Los miembros excluidos/explotados a nivel político, social, mediático y económico de la sociedad venezolana han hecho sentir su presencia de una manera innegable e irreversible. Es esta presencia a la que se hace referencia con la palabra clave “polarización” de la oposición y es precisamente en esta literatura histérica y creciente en donde se puede evaluar la victoria del pueblo de la mejor manera. Han convulsionado las fronteras del ser, destrozando los escaparates de la armonía venezolana y avanzando incansablemente, prestando poca atención a las, en ocasiones peligrosas, esquirlas que quedan.
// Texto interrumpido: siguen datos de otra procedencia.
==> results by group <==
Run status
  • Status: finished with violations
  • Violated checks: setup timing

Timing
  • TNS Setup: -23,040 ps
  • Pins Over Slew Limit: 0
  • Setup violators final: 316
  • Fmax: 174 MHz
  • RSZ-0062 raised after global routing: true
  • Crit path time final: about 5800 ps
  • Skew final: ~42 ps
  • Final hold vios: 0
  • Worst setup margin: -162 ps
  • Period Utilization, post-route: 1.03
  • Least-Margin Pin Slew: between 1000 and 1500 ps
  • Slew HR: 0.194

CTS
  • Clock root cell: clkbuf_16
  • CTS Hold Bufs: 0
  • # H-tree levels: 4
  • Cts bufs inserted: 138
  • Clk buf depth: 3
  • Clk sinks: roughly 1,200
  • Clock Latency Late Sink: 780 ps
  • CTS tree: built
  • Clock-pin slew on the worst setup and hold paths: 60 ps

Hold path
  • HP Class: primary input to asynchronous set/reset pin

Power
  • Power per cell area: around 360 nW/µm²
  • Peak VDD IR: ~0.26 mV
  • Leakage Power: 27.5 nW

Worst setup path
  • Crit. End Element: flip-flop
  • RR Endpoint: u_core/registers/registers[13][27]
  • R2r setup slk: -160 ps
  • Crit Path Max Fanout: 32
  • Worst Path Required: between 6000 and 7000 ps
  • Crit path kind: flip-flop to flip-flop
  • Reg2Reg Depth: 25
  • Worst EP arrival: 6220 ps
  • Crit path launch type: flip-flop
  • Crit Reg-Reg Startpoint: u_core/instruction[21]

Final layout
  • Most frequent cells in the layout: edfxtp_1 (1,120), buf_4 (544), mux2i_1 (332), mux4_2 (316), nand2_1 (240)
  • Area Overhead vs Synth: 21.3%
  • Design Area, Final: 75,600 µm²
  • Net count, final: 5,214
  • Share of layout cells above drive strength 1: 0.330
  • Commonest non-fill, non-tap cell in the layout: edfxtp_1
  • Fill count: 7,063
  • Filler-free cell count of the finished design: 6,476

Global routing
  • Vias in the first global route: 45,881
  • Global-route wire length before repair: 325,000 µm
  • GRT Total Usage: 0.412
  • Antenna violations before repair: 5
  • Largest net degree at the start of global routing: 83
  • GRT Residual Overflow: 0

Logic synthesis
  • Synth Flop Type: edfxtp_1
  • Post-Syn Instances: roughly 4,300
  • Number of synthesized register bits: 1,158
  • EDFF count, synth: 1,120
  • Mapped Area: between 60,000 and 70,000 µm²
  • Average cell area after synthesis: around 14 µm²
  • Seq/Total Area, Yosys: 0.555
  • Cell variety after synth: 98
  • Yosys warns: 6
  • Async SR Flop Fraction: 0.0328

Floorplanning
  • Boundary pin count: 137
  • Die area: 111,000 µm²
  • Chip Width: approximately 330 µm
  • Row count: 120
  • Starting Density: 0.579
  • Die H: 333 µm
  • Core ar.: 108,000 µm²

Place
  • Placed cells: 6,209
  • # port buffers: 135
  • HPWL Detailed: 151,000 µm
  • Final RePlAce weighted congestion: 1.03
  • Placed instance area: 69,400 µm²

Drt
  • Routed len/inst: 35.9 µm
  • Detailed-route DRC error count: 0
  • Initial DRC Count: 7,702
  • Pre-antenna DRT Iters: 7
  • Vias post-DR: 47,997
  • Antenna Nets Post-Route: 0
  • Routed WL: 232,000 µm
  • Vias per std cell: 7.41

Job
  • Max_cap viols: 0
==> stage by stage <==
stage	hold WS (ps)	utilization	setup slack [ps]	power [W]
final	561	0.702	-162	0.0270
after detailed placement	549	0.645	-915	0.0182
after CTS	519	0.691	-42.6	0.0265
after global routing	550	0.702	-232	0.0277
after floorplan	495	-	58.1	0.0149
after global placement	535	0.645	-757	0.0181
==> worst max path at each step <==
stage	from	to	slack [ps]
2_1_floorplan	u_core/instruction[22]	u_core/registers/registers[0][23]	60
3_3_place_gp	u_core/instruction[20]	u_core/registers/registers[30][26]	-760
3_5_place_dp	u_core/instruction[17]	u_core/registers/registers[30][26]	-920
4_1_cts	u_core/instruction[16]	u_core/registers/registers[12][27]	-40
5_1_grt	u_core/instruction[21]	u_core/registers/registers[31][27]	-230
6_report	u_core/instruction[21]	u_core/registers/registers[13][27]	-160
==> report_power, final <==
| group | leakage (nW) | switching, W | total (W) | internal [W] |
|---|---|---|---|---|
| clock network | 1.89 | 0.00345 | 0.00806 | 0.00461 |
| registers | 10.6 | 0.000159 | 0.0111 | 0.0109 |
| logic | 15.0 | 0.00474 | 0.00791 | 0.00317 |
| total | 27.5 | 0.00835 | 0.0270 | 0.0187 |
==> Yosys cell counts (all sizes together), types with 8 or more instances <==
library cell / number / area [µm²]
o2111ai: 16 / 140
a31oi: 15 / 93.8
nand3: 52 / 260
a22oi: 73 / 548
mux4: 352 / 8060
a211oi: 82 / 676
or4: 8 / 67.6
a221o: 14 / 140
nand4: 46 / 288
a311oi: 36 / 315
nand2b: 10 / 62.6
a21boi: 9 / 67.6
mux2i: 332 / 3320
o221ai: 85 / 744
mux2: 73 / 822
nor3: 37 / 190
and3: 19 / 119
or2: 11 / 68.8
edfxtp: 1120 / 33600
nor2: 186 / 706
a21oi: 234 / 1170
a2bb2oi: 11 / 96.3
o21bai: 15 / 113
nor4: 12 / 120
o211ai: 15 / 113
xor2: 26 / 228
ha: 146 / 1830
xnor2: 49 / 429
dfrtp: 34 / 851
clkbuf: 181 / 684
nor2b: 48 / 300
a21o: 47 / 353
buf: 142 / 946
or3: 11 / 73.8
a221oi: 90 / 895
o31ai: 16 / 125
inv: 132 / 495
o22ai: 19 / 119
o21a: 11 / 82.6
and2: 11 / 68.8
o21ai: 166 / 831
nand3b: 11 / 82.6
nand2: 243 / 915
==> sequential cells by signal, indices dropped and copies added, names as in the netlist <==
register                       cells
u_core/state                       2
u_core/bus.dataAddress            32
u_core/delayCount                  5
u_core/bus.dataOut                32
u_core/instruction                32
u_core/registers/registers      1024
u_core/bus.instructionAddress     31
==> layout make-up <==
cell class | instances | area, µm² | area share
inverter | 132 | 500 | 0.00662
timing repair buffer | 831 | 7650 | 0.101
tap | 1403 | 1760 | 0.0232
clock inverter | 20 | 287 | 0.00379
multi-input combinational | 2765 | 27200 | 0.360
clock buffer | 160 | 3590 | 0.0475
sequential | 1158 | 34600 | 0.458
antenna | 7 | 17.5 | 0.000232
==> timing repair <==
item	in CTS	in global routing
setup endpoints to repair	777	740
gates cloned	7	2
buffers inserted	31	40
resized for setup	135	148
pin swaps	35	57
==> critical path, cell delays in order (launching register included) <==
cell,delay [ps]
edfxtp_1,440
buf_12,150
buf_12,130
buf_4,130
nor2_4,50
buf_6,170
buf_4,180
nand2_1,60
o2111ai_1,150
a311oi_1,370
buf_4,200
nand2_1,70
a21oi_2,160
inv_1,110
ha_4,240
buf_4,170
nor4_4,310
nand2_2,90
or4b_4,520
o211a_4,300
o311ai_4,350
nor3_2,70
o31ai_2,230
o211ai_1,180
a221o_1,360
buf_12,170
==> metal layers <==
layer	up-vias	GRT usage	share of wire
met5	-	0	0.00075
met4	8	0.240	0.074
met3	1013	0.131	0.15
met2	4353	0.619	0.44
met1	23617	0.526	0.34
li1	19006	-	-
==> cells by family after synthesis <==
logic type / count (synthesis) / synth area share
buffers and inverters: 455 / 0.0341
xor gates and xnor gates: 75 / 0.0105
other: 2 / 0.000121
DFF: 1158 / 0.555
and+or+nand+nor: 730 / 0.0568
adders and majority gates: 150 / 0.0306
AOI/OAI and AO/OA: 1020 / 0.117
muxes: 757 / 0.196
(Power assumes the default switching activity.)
<file path="src/hw/periph_config.svh">
`ifndef PERIPH_CONFIG_SVH
`define PERIPH_CONFIG_SVH

// Default system clock frequency in Hz.
`define PERIPH_CLOCK_HZ 50000000

// Millisecond tick rate.
`define PERIPH_TICK_HZ 1000

// Number of interrupt sources into the controller.
`define PERIPH_IRQ_LINES 2

`endif

</file>
<file path="src/hw/periph_bus_pkg.sv">
package periph_bus_pkg;

	// Word address, device in bits 7..4, register in bits 3..0.
	typedef logic [7:0] bus_addr_t;
	typedef logic [31:0] bus_data_t;
	typedef logic [3:0] reg_index_t;

	// Device select taken from the high address nibble.
	typedef enum logic [3:0] {
		SEL_TIMER = 4'd0,
		SEL_INTC = 4'd1
	} periph_select_e;

	// Interrupt controller registers.
	typedef enum logic [3:0] {
		INTC_PENDING = 4'd0,
		INTC_ENABLE = 4'd1
	} intc_reg_e;

endpackage

</file>
<file path="src/hw/timer_pkg.sv">
package timer_pkg;

	// Free-running cycle count and compare value.
	typedef logic [63:0] cycles_t;

	// Millisecond count and countdown value.
	typedef logic [31:0] count_t;

	typedef enum logic [1:0] {
		MODE_OFF = 2'd0,
		MODE_COMPARE = 2'd1,
		MODE_COUNTDOWN = 2'd2
	} timer_mode_e;

	// Register map within the timer.
	typedef enum logic [3:0] {
		REG_MS = 4'd0,
		REG_CYCLES_LO = 4'd1,
		REG_CYCLES_HI = 4'd2,
		REG_COMPARE_LO = 4'd3,
		REG_COMPARE_HI = 4'd4,
		REG_COUNTDOWN = 4'd5
	} timer_reg_e;

endpackage

</file>
<file path="src/hw/periph_bus_decoder.sv">
`timescale 1ns/100ps

module periph_bus_decoder
	import periph_bus_pkg::*;
(
	input logic i_clock,
	input logic i_reset,
	input logic i_request,
	input logic i_rw,
	input bus_addr_t i_address,

	output bus_data_t o_rdata,
	output logic o_ready,

	output logic o_timer_request,
	output logic o_intc_request,

	input bus_data_t i_timer_rdata,
	input bus_data_t i_intc_rdata,
	input logic i_timer_ready,
	input logic i_intc_ready
);
	periph_select_e select;
	logic unmapped;
	logic unmapped_request;
	logic unmapped_request_q;
	logic unmapped_ready;
	bus_data_t device_rdata;
	logic device_ready;

	assign select = periph_select_e'(i_address[7:4]);
	assign unmapped = (select != SEL_TIMER) && (select != SEL_INTC);
	assign unmapped_request = i_request && unmapped;

	// Request level goes only to the addressed device.
	assign o_timer_request = i_request && (select == SEL_TIMER);
	assign o_intc_request = i_request && (select == SEL_INTC);

	// Unmapped accesses are acknowledged here so the CPU never stalls.
	always_ff @(posedge i_clock) begin
		if (i_reset) begin
			unmapped_request_q <= 1'b0;
			unmapped_ready <= 1'b0;
		end else begin
			unmapped_request_q <= unmapped_request;
			if (unmapped_request && !unmapped_request_q) begin
				unmapped_ready <= 1'b1;
			end else if (!i_request) begin
				unmapped_ready <= 1'b0;
			end
		end
	end

	always_comb begin
		case (select)
			SEL_TIMER: begin
				device_rdata = i_timer_rdata;
				device_ready = i_timer_ready;
			end
			SEL_INTC: begin
				device_rdata = i_intc_rdata;
				device_ready = i_intc_ready;
			end
			default: begin
				device_rdata = '0;
				device_ready = unmapped_ready;
			end
		endcase
	end

	// Write acknowledges carry zero instead of stale read data.
	assign o_rdata = i_rw ? '0 : device_rdata;
	assign o_ready = device_ready;

endmodule

</file>
<file path="src/hw/timer.sv">
`timescale 1ns/100ps

`include "periph_config.svh"

module timer
	import periph_bus_pkg::*, timer_pkg::*;
#(
	parameter int FREQUENCY = `PERIPH_CLOCK_HZ
)(
	input logic i_clock,
	input logic i_reset,
	input logic i_request,
	input logic i_rw,
	input reg_index_t i_register,
	input bus_data_t i_wdata,

	output bus_data_t o_rdata,
	output logic o_ready,

	output logic o_interrupt
);
	// Cycles per millisecond tick, counted from zero.
	localparam int PRESCALE = FREQUENCY / `PERIPH_TICK_HZ - 1;
	localparam int PRESCALE_WIDTH = (PRESCALE > 0) ? $clog2(PRESCALE + 1) : 1;

	logic [PRESCALE_WIDTH-1:0] prescale;
	count_t ms;
	cycles_t cycles;
	cycles_t compare;
	count_t countdown;
	timer_mode_e mode;
	timer_reg_e register;
	logic request_q;
	logic access;

	assign register = timer_reg_e'(i_register);
	assign access = i_request && !request_q;

	// Millisecond counter behind the prescaler.
	always_ff @(posedge i_clock) begin
		if (i_reset) begin
			prescale <= '0;
			ms <= '0;
		end else if (prescale == PRESCALE_WIDTH'(PRESCALE)) begin
			prescale <= '0;
			ms <= ms + count_t'(1);
		end else begin
			prescale <= prescale + 1'b1;
		end
	end

	always_ff @(posedge i_clock) begin
		if (i_reset) begin
			cycles <= '0;
		end else begin
			cycles <= cycles + cycles_t'(1);
		end
	end

	// Compare, countdown and mode, with bus writes taking priority.
	always_ff @(posedge i_clock) begin
		if (i_reset) begin
			compare <= '1;
			countdown <= '0;
			mode <= MODE_OFF;
		end else begin
			if (countdown != '0) begin
				countdown <= countdown - count_t'(1);
			end
			if (access && i_rw) begin
				case (register)
					REG_COMPARE_LO: begin
						compare[31:0] <= i_wdata;
						mode <= MODE_COMPARE;
					end
					REG_COMPARE_HI: begin
						compare[63:32] <= i_wdata;
						mode <= MODE_COMPARE;
					end
					REG_COUNTDOWN: begin
						countdown <= i_wdata;
						mode <= MODE_COUNTDOWN;
					end
					default: begin
					end
				endcase
			end
		end
	end

	// One-cycle pulse the cycle after the condition holds.
	always_ff @(posedge i_clock) begin
		if (i_reset) begin
			o_interrupt <= 1'b0;
		end else begin
			case (mode)
				MODE_COMPARE: o_interrupt <= (cycles == compare);
				MODE_COUNTDOWN: o_interrupt <= (countdown == count_t'(1));
				default: o_interrupt <= 1'b0;
			endcase
		end
	end

	// Bus handshake.
	always_ff @(posedge i_clock) begin
		if (i_reset) begin
			request_q <= 1'b0;
			o_ready <= 1'b0;
		end else begin
			request_q <= i_request;
			if (access) begin
				o_ready <= 1'b1;
			end else if (!i_request) begin
				o_ready <= 1'b0;
			end
		end
	end

	// Read data sampled on the request edge.
	always_ff @(posedge i_clock) begin
		if (access && !i_rw) begin
			case (register)
				REG_MS: o_rdata <= ms;
				REG_CYCLES_LO: o_rdata <= cycles[31:0];
				REG_CYCLES_HI: o_rdata <= cycles[63:32];
				REG_COMPARE_LO: o_rdata <= compare[31:0];
				REG_COMPARE_HI: o_rdata <= compare[63:32];
				REG_COUNTDOWN: o_rdata <= countdown;
				default: o_rdata <= '0;
			endcase
		end
	end

endmodule

</file>
<file path="src/hw/interrupt_controller.sv">
`timescale 1ns/100ps

`include "periph_config.svh"

module interrupt_controller
	import periph_bus_pkg::*;
(
	input logic i_clock,
	input logic i_reset,
	input logic i_request,
	input logic i_rw,
	input reg_index_t i_register,
	input bus_data_t i_wdata,

	output bus_data_t o_rdata,
	output logic o_ready,

	input logic [`PERIPH_IRQ_LINES-1:0] i_sources,
	output logic o_irq
);
	localparam int IRQ_LINES = `PERIPH_IRQ_LINES;

	logic [IRQ_LINES-1:0] pending;
	logic [IRQ_LINES-1:0] enable;
	logic [IRQ_LINES-1:0] clear;
	intc_reg_e register;
	logic request_q;
	logic access;

	assign register = intc_reg_e'(i_register);
	assign access = i_request && !request_q;

	// Write 1 to clear.
	assign clear = (access && i_rw && register == INTC_PENDING) ?
		i_wdata[IRQ_LINES-1:0] : '0;

	always_ff @(posedge i_clock) begin
		if (i_reset) begin
			pending <= '0;
			enable <= '0;
		end else begin
			// New pulses win over a clear in the same cycle.
			pending <= (pending & ~clear) | i_sources;
			if (access && i_rw && register == INTC_ENABLE) begin
				enable <= i_wdata[IRQ_LINES-1:0];
			end
		end
	end

	// Bus handshake.
	always_ff @(posedge i_clock) begin
		if (i_reset) begin
			request_q <= 1'b0;
			o_ready <= 1'b0;
		end else begin
			request_q <= i_request;
			if (access) begin
				o_ready <= 1'b1;
			end else if (!i_request) begin
				o_ready <= 1'b0;
			end
		end
	end

	always_ff @(posedge i_clock) begin
		if (access && !i_rw) begin
			case (register)
				INTC_PENDING: o_rdata <= {{(32 - IRQ_LINES){1'b0}}, pending};
				INTC_ENABLE: o_rdata <= {{(32 - IRQ_LINES){1'b0}}, enable};
				default: o_rdata <= '0;
			endcase
		end
	end

	// Level interrupt to the CPU.
	assign o_irq = |(pending & enable);

endmodule

</file>
<file path="src/hw/periph_subsystem.sv">
`timescale 1ns/100ps

`include "periph_config.svh"

module periph_subsystem
	import periph_bus_pkg::*;
#(
	parameter int FREQUENCY = `PERIPH_CLOCK_HZ
)(
	input logic i_clock,
	input logic i_reset,
	input logic i_request,
	input logic i_rw,
	input bus_addr_t i_address,
	input bus_data_t i_wdata,
	input logic i_ext_irq,

	output bus_data_t o_rdata,
	output logic o_ready,
	output logic o_irq
);
	reg_index_t register_index;
	logic timer_request;
	logic intc_request;
	bus_data_t timer_rdata;
	bus_data_t intc_rdata;
	logic timer_ready;
	logic intc_ready;
	logic timer_interrupt;
	logic [`PERIPH_IRQ_LINES-1:0] irq_sources;

	assign register_index = i_address[3:0];

	// Source 0 is the timer, source 1 the external line.
	assign irq_sources = {i_ext_irq, timer_interrupt};

	periph_bus_decoder i_decoder (
		.i_clock(i_clock),
		.i_reset(i_reset),
		.i_request(i_request),
		.i_rw(i_rw),
		.i_address(i_address),
		.o_rdata(o_rdata),
		.o_ready(o_ready),
		.o_timer_request(timer_request),
		.o_intc_request(intc_request),
		.i_timer_rdata(timer_rdata),
		.i_intc_rdata(intc_rdata),
		.i_timer_ready(timer_ready),
		.i_intc_ready(intc_ready)
	);

	timer #(
		.FREQUENCY(FREQUENCY)
	) i_timer (
		.i_clock(i_clock),
		.i_reset(i_reset),
		.i_request(timer_request),
		.i_rw(i_rw),
		.i_register(register_index),
		.i_wdata(i_wdata),
		.o_rdata(timer_rdata),
		.o_ready(timer_ready),
		.o_interrupt(timer_interrupt)
	);

	interrupt_controller i_intc (
		.i_clock(i_clock),
		.i_reset(i_reset),
		.i_request(intc_request),
		.i_rw(i_rw),
		.i_register(register_index),
		.i_wdata(i_wdata),
		.o_rdata(intc_rdata),
		.o_ready(intc_ready),
		.i_sources(irq_sources),
		.o_irq(o_irq)
	);

endmodule

</file>
**src/hdl/xbus_pkg.sv**
```systemverilog
// Bus address map, disk command codes, IDE register selects and arbiter state type
package xbus_pkg;

   // One-hot arbiter state
   typedef enum logic [3:0] {
      bus_idle  = 4'b0001,
      bus_req   = 4'b0010,
      bus_wait  = 4'b0100,
      bus_slave = 4'b1000
   } bus_state_t;

   // 22-bit word address map, octal as in the processor documentation
   localparam logic [21:0] XBUS_LO      = 22'o17000000;  // DRAM lives below this
   localparam logic [21:0] UNIBUS_LO    = 22'o17400000;
   localparam logic [21:0] DISK_BASE    = 22'o17377770;  // 4 registers
   localparam logic [21:0] IO_BASE      = 22'o17772000;  // 2 registers
   localparam logic [21:0] MODE_REG     = 22'o17766012;
   localparam logic [21:0] INT_STAT_REG = 22'o17766040;

   // Command field of disk register 0
   localparam logic [1:0] DISK_CMD_READ  = 2'd1;  // IDE to DRAM
   localparam logic [1:0] DISK_CMD_WRITE = 2'd2;  // DRAM to IDE

   // IDE register selects on ide_da
   localparam logic [2:0] IDE_REG_DATA = 3'd0;
   localparam logic [2:0] IDE_REG_LBA  = 3'd3;

   localparam int IDE_WORDS_PER_BLOCK = 256;  // 16-bit words

endpackage

```
**src/hdl/xbus_disk.sv**
```systemverilog
// Disk controller with register file, IDE programmed-I/O sequencer and DMA bus master
`timescale 1ns/10ps

module xbus_disk
   import xbus_pkg::*;
(
   input  logic        mclk,
   input  logic        reset,
   input  logic [21:0] addrin,
   output logic [21:0] addrout,
   input  logic [31:0] datain,
   output logic [31:0] dataout,
   input  logic        reqin,
   output logic        reqout,
   input  logic        grantin,
   output logic        ack,
   input  logic        writein,
   output logic        writeout,
   input  logic        decodein,  // Disk owns the DRAM this cycle
   output logic        decode,
   output logic        interrupt,
   input  logic [15:0] ide_data_in,
   output logic [15:0] ide_data_out,
   output logic        ide_dior,
   output logic        ide_diow,
   output logic [1:0]  ide_cs,
   output logic [2:0]  ide_da
);

   localparam logic [2:0] ST_IDLE  = 3'd0;
   localparam logic [2:0] ST_LBA   = 3'd1;  // Block number to the drive
   localparam logic [2:0] ST_FETCH = 3'd2;  // DRAM read as master
   localparam logic [2:0] ST_XFER  = 3'd3;  // Two 16-bit IDE data strobes
   localparam logic [2:0] ST_STORE = 3'd4;  // DRAM write as master

   localparam logic [2:0] STROBE_LAST = 3'd3;  // Strobe high for 4 cycles
   localparam logic [2:0] STEP_LAST   = 3'd5;  // Then 2 idle cycles

   logic [2:0]  state;
   logic [2:0]  tcnt;
   logic        half;        // High half of the word on the IDE side
   logic        cmd_write;
   logic        done;
   logic        int_enable;
   logic        acked;
   logic        access, start, busy, ide_phase, step_end, capture, word_done;
   logic [21:0] dma_addr;
   logic [15:0] word_count;  // 32-bit words left
   logic [15:0] block;
   logic [31:0] word;
   logic [31:0] reg_data;

   assign decode    = addrin[21:2] == DISK_BASE[21:2];
   assign access    = reqin && decode && !acked;
   assign busy      = state != ST_IDLE;
   assign start     = access && writein && addrin[1:0] == 2'd0 && !busy &&
                      (datain[1:0] == DISK_CMD_READ || datain[1:0] == DISK_CMD_WRITE);
   assign ide_phase = state == ST_LBA || state == ST_XFER;
   assign step_end  = ide_phase && tcnt == STEP_LAST;
   assign capture   = state == ST_XFER && !cmd_write && tcnt == STROBE_LAST;
   assign word_done = (state == ST_STORE && grantin) ||
                      (state == ST_XFER && step_end && half && cmd_write);
   assign interrupt = done && int_enable;

   // DMA master side
   assign reqout   = state == ST_FETCH || state == ST_STORE;
   assign writeout = state == ST_STORE;
   assign addrout  = dma_addr;
   assign dataout  = decodein ? word : reg_data;

   always_comb
   begin
      case (addrin[1:0])
         2'd0:    reg_data = {30'd0, done, busy};
         2'd1:    reg_data = {10'd0, dma_addr};
         2'd2:    reg_data = {16'd0, word_count};
         default: reg_data = {16'd0, block};
      endcase
   end

   // IDE pins, strobes are active high
   assign ide_diow     = ide_phase && tcnt <= STROBE_LAST && (state == ST_LBA || cmd_write);
   assign ide_dior     = state == ST_XFER && tcnt <= STROBE_LAST && !cmd_write;
   assign ide_cs       = {1'b0, ide_phase};
   assign ide_da       = state == ST_LBA ? IDE_REG_LBA : IDE_REG_DATA;
   assign ide_data_out = state == ST_LBA ? block : (half ? word[31:16] : word[15:0]);

   always_ff @(posedge mclk)
   begin
      if (reset)
      begin
         state      <= ST_IDLE;
         tcnt       <= '0;
         half       <= 1'b0;
         cmd_write  <= 1'b0;
         done       <= 1'b0;
         int_enable <= 1'b0;
         ack        <= 1'b0;
         acked      <= 1'b0;
      end
      else
      begin
         ack   <= access;
         acked <= reqin && decode;
         tcnt  <= (ide_phase && !step_end) ? tcnt + 1'b1 : 3'd0;

         if (access && writein && addrin[1:0] == 2'd0)
         begin
            int_enable <= datain[2];
            done       <= 1'b0;
         end

         case (state)
            ST_IDLE:
               if (start)
               begin
                  state     <= ST_LBA;
                  cmd_write <= datain[1:0] == DISK_CMD_WRITE;
               end
            ST_LBA:
               if (step_end)
               begin
                  half <= 1'b0;
                  if (word_count == 16'd0)
                  begin
                     state <= ST_IDLE;
                     done  <= 1'b1;
                  end
                  else
                     state <= cmd_write ? ST_FETCH : ST_XFER;
               end
            ST_FETCH:
               if (grantin)
                  state <= ST_XFER;
            ST_XFER:
               if (step_end && !half)
                  half <= 1'b1;
               else if (step_end && !cmd_write)
                  state <= ST_STORE;
            ST_STORE: ;                  // Left through word_done
            default:
               state <= ST_IDLE;
         endcase

         if (word_done)
         begin
            half <= 1'b0;
            if (word_count == 16'd1)
            begin
               state <= ST_IDLE;
               done  <= 1'b1;
            end
            else
               state <= cmd_write ? ST_FETCH : ST_XFER;
         end
      end
   end

   always_ff @(posedge mclk)
   begin
      if (access && writein)
      begin
         case (addrin[1:0])
            2'd1:    dma_addr   <= datain[21:0];
            2'd2:    word_count <= datain[15:0];
            2'd3:    block      <= datain[15:0];
            default: ;
         endcase
      end
      if (word_done)
      begin
         dma_addr   <= dma_addr + 1'b1;
         word_count <= word_count - 1'b1;
      end
      if (state == ST_FETCH && grantin)
         word <= datain;               // DRAM data is valid in the grant cycle
      else if (capture && !half)
         word[15:0] <= ide_data_in;    // Low half comes first
      else if (capture)
         word[31:16] <= ide_data_in;
   end

   a_req_hold: assert property (@(posedge mclk) disable iff (reset)
      reqout && !grantin |=> reqout);

endmodule

```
Así como con Fanon, este proceso necesario de la autoafirmación ontológica no siempre será atractivo: ha implicado y seguirá implicando “balas ardientes y cuchillos sangrientos”. Pero, así como con Fanon, esta violencia real es provocada a menudo por los oponentes ricos y racistas de la igualdad, aquellos que obtienen beneficios de su propio acceso privilegiado a la condición ontológica (hay que recordar por ejemplo el desenlace sangriento del Caracazo de 1989 o el golpe liderado por la oposición del 12 de abril de 2002). Y no debemos olvidar que dicha violencia actual es solamente el síntoma de una transformación más fundamental, una que tiene bases en el plano ontológico: la autocreación de nuevos seres humanos descolonizados y descolonizadores, el intento, en palabras de Fanon, “de darle pies a un nuevo hombre” (Fanon, 1963, p. 316).

A pesar de nuestras preocupaciones iniciales, podemos ver que, sin importar la dificultad de lidiar con contextos históricos y políticos muy distintos, la teoría de la violencia decolonial simbólica de Fanon no solamente aplica a Venezuela, sino que también permite explicar estos fenómenos contemporáneos como violencia discursiva y polarización social. Es precisamente debido a que la primera etapa de la descolonización formal sucedió hace mucho que las etapas concebidas por Fanon se dividen necesariamente, requiriendo la reasignación de una violencia simbólica que supere la dialéctica progresiva del esquema de Fanon, mezclando la identidad maniquea con la transformación social revolucionaria a través del circuito expansivo de la identidad decolonial colectiva, arrancando forzadamente el motor decolonial y permitiendo la presencia (la entrada plena al ser) del pueblo oprimido y excluido en la vida social de Venezuela.